Her father, Leo Mellenberg, a member of the White Russian Army, died during the revolution in a Communist prison in Riga. Her mother, Alma Mellenberg, then took Gertrud and her two brothers and escaped to Manchuria. Alma Mellenberg found work in Manchuria as a chambermaid and later at an import-export business.

Gertrud Schrader 1986

When World War II broke out, Gertrud was on vacation in Germany visiting her grandmother and some friends. The Nazis arrested her, declaring her “a displaced person” (she’d been born in Russia and currently was a resident of Manchuria) and threw her in jail.
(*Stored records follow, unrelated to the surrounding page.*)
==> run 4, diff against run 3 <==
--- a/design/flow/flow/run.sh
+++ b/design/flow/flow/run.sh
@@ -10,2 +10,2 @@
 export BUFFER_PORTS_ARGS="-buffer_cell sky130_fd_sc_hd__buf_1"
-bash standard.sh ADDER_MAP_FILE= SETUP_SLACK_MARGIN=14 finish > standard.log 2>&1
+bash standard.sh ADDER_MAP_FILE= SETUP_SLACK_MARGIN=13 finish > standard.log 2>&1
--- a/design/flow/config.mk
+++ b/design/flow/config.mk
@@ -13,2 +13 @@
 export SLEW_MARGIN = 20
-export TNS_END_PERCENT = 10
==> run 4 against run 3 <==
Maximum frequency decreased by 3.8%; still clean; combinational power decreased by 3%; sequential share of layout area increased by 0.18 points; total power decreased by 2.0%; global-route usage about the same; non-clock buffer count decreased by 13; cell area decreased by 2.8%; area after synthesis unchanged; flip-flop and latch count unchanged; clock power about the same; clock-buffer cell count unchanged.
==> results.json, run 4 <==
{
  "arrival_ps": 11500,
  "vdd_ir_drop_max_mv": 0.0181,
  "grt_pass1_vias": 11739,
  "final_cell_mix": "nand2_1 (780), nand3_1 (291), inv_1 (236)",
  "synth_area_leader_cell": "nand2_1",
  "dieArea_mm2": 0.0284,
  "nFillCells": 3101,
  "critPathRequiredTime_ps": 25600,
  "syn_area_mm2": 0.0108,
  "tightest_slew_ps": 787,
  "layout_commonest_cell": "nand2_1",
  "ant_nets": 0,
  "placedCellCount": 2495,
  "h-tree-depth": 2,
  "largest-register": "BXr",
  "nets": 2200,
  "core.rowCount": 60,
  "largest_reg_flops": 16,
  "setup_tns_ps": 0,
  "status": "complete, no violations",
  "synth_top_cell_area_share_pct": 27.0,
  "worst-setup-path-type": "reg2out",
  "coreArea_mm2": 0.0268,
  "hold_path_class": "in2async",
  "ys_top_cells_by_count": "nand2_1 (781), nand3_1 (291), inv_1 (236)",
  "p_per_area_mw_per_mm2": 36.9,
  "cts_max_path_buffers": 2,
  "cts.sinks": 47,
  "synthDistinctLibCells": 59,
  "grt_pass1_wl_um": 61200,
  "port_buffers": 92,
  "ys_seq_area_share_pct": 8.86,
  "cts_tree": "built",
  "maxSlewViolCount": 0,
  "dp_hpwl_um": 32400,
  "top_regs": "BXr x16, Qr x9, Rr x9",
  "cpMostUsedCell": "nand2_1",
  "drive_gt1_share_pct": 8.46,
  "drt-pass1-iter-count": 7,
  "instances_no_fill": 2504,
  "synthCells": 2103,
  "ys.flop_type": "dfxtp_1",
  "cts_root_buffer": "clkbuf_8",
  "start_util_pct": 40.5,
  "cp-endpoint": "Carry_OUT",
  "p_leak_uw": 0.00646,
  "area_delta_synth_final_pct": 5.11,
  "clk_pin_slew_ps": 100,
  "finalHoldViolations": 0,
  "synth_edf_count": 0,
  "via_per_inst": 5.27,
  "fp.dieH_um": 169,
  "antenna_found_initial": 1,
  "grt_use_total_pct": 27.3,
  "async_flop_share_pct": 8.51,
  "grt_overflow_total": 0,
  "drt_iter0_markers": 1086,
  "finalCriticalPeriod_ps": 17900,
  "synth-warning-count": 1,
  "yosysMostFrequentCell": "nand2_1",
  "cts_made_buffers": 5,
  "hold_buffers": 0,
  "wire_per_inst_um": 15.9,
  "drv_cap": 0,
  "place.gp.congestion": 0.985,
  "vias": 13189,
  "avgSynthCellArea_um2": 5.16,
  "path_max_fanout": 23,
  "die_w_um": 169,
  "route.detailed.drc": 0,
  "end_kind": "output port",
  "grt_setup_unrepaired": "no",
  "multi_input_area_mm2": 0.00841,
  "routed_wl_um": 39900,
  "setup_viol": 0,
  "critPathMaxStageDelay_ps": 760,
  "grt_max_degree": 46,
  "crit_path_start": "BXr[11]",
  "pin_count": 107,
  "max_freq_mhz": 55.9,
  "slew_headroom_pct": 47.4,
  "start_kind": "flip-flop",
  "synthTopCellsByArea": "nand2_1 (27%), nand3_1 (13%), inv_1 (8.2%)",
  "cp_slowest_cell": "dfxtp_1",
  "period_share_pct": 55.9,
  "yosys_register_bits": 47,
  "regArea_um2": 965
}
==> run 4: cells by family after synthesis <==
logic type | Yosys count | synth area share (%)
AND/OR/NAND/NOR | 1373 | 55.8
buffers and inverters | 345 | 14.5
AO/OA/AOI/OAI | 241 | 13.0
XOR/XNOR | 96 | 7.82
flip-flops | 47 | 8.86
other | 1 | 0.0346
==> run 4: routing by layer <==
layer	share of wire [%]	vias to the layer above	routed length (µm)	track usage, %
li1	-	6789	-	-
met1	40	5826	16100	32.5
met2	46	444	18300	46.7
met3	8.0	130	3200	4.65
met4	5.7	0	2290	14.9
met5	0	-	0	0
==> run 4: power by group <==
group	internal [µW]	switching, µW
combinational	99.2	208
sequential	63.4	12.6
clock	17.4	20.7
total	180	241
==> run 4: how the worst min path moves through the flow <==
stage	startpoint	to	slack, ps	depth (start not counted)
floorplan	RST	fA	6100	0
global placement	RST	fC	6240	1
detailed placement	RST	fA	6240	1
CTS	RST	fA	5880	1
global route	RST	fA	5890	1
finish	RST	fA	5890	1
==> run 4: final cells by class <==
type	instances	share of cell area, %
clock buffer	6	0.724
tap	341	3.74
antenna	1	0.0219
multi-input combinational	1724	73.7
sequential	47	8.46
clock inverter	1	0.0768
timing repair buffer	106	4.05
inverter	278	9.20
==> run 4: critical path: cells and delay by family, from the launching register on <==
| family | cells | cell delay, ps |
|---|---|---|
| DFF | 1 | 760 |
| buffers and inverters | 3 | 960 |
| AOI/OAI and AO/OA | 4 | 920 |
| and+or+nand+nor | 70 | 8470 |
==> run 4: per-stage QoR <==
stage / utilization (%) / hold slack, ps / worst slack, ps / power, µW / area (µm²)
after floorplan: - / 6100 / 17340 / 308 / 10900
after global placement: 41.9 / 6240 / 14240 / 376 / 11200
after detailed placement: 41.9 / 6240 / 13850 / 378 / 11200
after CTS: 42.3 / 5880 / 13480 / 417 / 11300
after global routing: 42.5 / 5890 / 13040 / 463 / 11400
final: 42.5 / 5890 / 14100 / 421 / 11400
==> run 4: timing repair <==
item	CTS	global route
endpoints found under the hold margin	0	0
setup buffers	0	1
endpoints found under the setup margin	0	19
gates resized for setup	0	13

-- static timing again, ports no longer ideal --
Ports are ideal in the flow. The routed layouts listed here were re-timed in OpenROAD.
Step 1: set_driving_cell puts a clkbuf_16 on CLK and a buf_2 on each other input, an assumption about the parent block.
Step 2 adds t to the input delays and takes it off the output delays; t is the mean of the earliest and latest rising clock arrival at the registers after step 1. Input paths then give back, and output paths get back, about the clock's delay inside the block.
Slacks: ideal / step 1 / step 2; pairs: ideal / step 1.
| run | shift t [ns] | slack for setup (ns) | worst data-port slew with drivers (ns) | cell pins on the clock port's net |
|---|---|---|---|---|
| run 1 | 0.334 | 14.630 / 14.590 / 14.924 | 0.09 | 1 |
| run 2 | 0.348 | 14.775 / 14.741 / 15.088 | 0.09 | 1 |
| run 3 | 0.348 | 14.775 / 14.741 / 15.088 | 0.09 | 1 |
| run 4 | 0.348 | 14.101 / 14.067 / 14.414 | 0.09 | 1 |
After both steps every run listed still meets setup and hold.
Being a fearless and headstrong person, however, she talked her way out of prison by convincing the Nazis she was needed as a teacher in occupied Poland.

But after a short time in Poland, she realized that the Nazis were arresting Jews and sending them to concentration camps. She watched as a German soldier grabbed a bundle of rags from the arms of a Jewish woman and threw it onto a flatbed truck.

The bundle of rags began to cry.

It was a baby.

“I saw an SS [Germany’s elite military unit] man standing on the street, filming that incident,” Gertrud told the Ketchikan Daily News years later. “I told the SS man that it was tactless to be filming that. And he said, ‘No! Do not say that. This will be an historic document!’”

When hired as a teacher in Nazi-occupied Poland, Gertrud had taken an oath to not oppose the Nazis. But now, witnessing such Nazi brutality, she wanted out of Poland—and she wanted out now. She resigned her teaching position, biked and hitch-hiked to Prague, Czechoslovakia, where she signed up for nursing courses at a university.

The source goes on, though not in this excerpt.